▶ **Listed records**:
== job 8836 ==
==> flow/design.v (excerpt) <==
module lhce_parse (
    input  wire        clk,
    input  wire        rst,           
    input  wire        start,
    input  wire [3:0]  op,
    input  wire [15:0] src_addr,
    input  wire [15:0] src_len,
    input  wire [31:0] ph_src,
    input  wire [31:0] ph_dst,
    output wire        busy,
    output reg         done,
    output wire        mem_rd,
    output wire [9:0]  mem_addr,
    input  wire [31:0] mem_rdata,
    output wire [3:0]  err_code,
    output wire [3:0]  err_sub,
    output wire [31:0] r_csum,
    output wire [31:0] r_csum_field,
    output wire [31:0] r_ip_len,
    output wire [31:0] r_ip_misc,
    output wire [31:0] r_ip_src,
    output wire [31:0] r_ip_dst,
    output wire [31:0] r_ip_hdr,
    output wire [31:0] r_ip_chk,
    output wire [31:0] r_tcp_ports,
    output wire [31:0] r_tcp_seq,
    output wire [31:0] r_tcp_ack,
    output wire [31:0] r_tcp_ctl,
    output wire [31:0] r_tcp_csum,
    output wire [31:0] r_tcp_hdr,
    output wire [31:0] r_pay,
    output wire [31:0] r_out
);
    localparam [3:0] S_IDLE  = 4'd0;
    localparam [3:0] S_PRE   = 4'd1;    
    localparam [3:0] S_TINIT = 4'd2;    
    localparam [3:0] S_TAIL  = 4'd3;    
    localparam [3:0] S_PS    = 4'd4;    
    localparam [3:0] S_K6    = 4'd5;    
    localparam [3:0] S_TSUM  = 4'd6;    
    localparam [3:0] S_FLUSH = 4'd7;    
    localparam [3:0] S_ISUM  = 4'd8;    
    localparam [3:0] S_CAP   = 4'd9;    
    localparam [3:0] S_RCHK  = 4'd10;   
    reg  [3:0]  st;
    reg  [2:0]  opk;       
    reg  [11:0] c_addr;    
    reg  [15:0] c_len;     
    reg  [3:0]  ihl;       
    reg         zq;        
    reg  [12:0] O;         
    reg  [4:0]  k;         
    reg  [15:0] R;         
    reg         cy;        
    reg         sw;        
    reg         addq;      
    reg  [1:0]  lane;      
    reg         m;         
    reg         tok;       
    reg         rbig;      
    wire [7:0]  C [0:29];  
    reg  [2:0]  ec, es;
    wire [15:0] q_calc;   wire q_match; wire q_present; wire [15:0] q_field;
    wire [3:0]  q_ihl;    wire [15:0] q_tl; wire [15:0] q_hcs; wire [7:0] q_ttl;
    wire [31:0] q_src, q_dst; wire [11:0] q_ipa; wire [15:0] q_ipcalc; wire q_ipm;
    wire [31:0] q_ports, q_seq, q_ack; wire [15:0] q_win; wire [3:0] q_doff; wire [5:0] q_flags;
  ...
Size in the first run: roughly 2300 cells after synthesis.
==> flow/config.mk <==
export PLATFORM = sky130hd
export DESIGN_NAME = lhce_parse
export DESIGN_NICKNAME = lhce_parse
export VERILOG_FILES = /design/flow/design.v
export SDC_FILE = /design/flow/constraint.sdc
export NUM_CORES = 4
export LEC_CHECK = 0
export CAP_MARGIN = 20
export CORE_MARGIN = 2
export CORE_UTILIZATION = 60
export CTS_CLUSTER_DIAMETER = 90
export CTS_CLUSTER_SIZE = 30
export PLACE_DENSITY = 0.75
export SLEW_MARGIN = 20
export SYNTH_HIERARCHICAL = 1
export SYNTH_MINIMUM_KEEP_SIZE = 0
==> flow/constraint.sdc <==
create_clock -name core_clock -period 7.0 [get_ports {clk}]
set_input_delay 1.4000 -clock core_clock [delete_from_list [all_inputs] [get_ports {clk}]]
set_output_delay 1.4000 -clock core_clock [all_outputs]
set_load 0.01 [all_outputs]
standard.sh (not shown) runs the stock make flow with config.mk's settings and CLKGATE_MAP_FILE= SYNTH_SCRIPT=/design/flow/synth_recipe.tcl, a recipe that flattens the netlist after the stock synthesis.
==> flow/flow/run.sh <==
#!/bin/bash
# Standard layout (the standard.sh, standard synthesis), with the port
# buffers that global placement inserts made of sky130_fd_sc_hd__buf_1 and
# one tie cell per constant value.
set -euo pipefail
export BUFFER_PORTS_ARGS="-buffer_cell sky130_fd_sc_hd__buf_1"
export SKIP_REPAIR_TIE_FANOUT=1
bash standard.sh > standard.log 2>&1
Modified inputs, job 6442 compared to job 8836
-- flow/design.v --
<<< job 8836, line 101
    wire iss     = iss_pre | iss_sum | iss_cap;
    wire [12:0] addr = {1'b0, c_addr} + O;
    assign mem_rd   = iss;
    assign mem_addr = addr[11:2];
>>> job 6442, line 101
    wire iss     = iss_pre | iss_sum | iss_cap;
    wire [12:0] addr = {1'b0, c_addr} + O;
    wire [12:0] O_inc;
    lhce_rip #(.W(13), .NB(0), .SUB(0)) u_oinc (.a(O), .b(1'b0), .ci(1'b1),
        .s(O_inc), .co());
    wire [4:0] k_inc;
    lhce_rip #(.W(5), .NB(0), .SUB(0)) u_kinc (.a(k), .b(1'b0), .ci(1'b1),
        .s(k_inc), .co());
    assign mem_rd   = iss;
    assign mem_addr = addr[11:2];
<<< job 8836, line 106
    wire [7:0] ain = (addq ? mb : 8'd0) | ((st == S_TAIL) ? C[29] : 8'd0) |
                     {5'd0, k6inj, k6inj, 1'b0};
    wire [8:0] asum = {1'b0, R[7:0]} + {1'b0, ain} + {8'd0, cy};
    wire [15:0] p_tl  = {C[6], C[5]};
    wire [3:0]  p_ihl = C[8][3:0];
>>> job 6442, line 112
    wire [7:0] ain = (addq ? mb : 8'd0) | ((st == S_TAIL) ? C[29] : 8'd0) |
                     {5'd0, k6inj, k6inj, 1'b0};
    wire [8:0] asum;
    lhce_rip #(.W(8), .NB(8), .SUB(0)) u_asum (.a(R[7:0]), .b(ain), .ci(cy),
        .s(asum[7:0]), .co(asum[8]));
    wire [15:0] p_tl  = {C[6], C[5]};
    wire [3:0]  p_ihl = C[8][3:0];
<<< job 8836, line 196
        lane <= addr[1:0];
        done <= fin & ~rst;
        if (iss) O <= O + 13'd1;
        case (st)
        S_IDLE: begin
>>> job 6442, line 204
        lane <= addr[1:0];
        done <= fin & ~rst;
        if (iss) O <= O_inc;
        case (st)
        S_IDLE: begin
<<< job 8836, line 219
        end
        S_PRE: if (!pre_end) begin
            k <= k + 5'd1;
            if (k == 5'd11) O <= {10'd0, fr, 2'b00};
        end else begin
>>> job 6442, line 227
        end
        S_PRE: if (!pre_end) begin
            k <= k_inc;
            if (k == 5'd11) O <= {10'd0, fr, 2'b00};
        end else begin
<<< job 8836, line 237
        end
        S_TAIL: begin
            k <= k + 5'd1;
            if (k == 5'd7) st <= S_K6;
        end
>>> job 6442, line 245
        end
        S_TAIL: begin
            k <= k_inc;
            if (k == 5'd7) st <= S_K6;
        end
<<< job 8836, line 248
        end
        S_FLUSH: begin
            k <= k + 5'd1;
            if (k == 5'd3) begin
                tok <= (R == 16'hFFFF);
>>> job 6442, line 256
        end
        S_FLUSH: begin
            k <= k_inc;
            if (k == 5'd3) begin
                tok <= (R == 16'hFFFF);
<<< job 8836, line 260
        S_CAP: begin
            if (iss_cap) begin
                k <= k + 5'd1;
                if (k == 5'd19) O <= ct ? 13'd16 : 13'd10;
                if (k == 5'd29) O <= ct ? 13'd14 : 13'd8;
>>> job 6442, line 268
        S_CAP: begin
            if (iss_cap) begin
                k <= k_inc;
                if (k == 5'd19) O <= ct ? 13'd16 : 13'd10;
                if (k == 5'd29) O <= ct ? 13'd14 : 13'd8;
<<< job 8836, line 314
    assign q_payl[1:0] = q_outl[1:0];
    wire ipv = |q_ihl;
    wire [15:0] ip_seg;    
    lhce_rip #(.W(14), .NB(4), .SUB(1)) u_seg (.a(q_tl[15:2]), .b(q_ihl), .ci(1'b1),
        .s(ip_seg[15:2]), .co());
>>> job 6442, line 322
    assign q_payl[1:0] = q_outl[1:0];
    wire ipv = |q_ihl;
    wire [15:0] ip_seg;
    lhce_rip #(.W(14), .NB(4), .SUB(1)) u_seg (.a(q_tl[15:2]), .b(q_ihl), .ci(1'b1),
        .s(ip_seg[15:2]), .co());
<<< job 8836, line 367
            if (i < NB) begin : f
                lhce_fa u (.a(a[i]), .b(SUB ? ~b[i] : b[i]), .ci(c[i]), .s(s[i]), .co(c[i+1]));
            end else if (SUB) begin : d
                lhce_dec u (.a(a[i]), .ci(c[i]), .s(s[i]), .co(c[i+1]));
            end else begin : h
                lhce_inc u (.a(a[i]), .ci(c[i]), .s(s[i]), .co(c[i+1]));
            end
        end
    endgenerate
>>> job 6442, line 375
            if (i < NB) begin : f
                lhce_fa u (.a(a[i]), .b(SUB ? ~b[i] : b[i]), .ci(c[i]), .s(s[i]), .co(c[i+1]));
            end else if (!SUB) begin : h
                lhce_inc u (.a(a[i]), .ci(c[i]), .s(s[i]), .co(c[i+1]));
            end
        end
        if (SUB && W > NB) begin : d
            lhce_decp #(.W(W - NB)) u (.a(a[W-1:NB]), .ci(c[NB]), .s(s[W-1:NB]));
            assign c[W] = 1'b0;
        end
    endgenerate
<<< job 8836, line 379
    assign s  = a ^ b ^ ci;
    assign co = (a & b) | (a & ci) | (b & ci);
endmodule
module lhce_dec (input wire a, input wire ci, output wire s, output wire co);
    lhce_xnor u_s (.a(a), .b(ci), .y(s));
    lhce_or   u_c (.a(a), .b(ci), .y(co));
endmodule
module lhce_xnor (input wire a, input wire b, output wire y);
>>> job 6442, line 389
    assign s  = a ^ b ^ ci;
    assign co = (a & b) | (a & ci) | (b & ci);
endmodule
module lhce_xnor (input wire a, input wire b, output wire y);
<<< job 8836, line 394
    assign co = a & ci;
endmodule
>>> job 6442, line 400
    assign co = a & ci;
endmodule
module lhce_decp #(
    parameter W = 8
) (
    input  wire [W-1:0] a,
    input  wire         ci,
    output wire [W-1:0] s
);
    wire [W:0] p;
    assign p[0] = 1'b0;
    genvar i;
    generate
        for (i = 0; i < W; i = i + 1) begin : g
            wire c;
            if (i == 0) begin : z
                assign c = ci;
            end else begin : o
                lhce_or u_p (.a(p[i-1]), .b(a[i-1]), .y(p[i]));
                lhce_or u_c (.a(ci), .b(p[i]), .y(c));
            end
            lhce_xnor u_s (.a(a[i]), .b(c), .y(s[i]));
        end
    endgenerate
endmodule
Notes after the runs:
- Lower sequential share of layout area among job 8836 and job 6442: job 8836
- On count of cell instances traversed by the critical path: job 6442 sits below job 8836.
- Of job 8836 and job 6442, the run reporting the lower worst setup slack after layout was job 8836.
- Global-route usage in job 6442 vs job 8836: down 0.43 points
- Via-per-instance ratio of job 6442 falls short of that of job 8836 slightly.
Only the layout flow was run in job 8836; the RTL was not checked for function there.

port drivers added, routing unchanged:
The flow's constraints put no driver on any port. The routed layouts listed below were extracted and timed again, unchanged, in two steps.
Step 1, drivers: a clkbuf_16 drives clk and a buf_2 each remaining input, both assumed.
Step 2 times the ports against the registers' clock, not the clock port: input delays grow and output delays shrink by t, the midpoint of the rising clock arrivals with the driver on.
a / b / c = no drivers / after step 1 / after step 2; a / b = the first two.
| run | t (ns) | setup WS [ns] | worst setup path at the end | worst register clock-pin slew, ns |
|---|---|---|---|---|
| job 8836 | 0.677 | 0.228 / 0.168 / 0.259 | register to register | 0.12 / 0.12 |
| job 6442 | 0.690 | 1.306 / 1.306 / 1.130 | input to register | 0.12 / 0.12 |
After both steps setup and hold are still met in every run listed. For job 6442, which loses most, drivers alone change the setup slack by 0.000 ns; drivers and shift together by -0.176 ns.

--

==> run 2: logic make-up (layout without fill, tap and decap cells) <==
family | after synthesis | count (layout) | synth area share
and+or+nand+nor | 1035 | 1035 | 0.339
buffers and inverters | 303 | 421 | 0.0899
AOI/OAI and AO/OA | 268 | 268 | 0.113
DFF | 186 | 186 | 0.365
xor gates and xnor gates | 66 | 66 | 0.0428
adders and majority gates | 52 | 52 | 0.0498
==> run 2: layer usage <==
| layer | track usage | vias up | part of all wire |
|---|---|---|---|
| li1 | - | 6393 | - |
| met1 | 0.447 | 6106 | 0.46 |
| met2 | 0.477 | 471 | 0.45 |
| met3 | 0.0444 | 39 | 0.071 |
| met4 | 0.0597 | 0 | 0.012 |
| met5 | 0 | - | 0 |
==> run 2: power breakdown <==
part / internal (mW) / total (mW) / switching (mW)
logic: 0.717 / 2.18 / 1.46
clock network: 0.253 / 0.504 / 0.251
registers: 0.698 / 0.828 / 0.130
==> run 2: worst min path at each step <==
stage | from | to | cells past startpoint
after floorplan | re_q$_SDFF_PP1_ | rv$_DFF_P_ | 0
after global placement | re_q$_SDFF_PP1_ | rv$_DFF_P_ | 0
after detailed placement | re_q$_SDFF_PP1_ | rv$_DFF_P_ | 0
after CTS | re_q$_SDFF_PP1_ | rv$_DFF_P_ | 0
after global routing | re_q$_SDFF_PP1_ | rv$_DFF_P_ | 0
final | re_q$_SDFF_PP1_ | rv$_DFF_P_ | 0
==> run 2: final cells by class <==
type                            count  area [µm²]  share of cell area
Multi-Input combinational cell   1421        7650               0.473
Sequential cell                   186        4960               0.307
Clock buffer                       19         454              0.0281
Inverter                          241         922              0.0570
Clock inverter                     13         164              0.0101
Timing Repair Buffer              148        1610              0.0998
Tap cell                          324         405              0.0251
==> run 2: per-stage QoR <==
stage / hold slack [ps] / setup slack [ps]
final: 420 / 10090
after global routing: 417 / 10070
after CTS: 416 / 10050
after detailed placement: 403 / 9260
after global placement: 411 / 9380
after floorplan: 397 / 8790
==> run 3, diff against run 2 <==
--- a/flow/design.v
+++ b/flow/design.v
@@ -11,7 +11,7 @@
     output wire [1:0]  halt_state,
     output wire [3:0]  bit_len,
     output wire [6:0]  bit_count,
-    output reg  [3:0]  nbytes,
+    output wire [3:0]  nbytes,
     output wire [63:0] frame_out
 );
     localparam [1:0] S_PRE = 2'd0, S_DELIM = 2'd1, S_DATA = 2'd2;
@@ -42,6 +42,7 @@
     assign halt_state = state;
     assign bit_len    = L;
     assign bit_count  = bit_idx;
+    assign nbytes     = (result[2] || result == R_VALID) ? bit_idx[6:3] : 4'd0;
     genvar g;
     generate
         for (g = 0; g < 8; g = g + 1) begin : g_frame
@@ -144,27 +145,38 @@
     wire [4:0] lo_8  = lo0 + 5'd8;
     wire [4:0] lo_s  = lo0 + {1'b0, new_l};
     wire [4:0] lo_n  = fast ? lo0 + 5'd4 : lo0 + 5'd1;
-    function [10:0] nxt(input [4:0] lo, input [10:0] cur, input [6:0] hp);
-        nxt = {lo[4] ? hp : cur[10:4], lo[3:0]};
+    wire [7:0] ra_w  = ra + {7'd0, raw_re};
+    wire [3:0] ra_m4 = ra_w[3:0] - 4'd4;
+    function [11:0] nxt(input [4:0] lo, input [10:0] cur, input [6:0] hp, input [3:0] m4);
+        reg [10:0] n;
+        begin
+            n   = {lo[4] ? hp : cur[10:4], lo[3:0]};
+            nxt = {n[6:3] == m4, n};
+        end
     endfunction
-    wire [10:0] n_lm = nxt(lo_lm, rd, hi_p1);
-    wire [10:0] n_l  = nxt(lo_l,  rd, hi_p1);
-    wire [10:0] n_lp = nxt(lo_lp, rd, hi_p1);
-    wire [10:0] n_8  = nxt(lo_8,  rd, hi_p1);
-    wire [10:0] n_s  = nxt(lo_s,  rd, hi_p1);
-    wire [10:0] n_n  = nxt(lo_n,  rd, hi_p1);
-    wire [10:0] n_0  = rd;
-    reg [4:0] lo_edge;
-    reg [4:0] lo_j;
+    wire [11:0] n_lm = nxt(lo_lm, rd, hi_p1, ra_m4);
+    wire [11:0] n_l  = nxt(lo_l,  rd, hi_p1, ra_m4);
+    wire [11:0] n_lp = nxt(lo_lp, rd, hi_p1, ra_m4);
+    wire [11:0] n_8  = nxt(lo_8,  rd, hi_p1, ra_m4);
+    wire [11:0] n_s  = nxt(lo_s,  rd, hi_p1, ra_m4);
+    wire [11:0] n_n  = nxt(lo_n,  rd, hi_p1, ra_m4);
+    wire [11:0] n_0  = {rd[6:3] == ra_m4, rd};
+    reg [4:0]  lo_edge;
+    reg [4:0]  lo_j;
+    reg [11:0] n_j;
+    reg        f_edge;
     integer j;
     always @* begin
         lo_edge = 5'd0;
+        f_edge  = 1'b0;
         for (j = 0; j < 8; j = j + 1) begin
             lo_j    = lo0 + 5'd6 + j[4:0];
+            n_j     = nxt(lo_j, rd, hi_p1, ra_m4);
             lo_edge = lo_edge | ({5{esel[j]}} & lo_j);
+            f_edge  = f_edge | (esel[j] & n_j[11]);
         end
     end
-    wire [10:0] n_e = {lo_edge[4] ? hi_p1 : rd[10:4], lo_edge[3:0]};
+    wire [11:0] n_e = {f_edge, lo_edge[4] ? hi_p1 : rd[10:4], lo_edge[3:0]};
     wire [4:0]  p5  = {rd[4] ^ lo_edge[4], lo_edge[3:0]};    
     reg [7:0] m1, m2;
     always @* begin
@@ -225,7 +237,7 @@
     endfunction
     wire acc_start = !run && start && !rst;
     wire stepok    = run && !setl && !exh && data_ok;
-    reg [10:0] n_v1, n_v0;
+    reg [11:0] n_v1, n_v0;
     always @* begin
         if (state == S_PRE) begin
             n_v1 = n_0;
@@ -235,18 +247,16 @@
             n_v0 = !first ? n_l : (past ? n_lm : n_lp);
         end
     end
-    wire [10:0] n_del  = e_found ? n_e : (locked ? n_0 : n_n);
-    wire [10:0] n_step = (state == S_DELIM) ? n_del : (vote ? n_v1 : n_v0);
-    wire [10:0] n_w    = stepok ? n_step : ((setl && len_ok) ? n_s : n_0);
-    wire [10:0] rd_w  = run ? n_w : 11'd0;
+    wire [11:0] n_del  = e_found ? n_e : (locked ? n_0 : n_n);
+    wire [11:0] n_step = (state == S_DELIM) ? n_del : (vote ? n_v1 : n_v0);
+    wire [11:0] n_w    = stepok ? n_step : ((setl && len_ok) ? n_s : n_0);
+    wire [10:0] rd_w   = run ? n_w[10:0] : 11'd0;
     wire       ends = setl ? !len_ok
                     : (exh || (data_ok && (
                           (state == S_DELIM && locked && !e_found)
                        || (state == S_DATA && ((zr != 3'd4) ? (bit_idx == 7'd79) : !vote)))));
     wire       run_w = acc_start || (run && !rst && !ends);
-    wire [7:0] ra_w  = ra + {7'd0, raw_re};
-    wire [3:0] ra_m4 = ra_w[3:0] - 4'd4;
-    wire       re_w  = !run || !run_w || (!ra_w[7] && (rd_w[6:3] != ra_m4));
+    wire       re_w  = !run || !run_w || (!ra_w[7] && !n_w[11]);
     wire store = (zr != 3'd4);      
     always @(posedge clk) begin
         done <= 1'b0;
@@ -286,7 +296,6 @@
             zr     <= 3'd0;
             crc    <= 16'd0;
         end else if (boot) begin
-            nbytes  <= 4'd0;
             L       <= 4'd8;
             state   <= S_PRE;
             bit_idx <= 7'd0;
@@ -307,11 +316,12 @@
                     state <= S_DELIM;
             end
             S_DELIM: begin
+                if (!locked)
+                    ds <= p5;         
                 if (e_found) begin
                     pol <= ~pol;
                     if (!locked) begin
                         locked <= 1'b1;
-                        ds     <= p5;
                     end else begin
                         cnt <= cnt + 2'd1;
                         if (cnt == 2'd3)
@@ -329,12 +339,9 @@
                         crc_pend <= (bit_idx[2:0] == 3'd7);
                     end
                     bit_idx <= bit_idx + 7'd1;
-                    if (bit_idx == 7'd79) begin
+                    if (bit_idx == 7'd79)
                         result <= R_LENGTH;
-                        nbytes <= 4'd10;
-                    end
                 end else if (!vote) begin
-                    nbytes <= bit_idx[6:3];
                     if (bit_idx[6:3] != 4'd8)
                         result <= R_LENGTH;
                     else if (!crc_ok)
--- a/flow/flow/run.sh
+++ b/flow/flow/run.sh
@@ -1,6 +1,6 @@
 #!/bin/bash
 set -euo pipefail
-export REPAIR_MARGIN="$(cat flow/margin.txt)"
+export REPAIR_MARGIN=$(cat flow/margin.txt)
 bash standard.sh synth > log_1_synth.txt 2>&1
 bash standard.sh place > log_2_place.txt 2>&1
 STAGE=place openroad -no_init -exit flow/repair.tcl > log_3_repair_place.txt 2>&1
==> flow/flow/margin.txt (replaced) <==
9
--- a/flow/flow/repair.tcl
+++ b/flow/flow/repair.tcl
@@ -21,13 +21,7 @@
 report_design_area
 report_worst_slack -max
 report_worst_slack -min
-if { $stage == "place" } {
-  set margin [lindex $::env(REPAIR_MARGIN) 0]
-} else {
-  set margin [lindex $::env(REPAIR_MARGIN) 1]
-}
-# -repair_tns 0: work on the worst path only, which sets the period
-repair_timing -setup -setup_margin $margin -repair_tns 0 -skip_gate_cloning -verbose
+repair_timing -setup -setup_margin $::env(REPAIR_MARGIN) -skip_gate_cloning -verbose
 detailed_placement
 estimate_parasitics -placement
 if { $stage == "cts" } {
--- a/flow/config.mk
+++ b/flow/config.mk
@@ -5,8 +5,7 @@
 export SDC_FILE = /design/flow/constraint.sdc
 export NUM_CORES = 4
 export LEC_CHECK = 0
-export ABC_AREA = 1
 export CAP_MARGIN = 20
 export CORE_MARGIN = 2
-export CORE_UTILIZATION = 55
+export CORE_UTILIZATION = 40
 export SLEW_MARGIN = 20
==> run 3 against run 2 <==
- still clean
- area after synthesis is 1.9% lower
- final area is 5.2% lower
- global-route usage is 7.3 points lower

▶ **Aim of the task**:
Return each line from the data where the string "runs" can be found.

▶ **Expected answer**:
standard.sh (not shown) runs the stock make flow with config.mk's settings and CLKGATE_MAP_FILE= SYNTH_SCRIPT=/design/flow/synth_recipe.tcl, a recipe that flattens the netlist after the stock synthesis.
Notes after the runs:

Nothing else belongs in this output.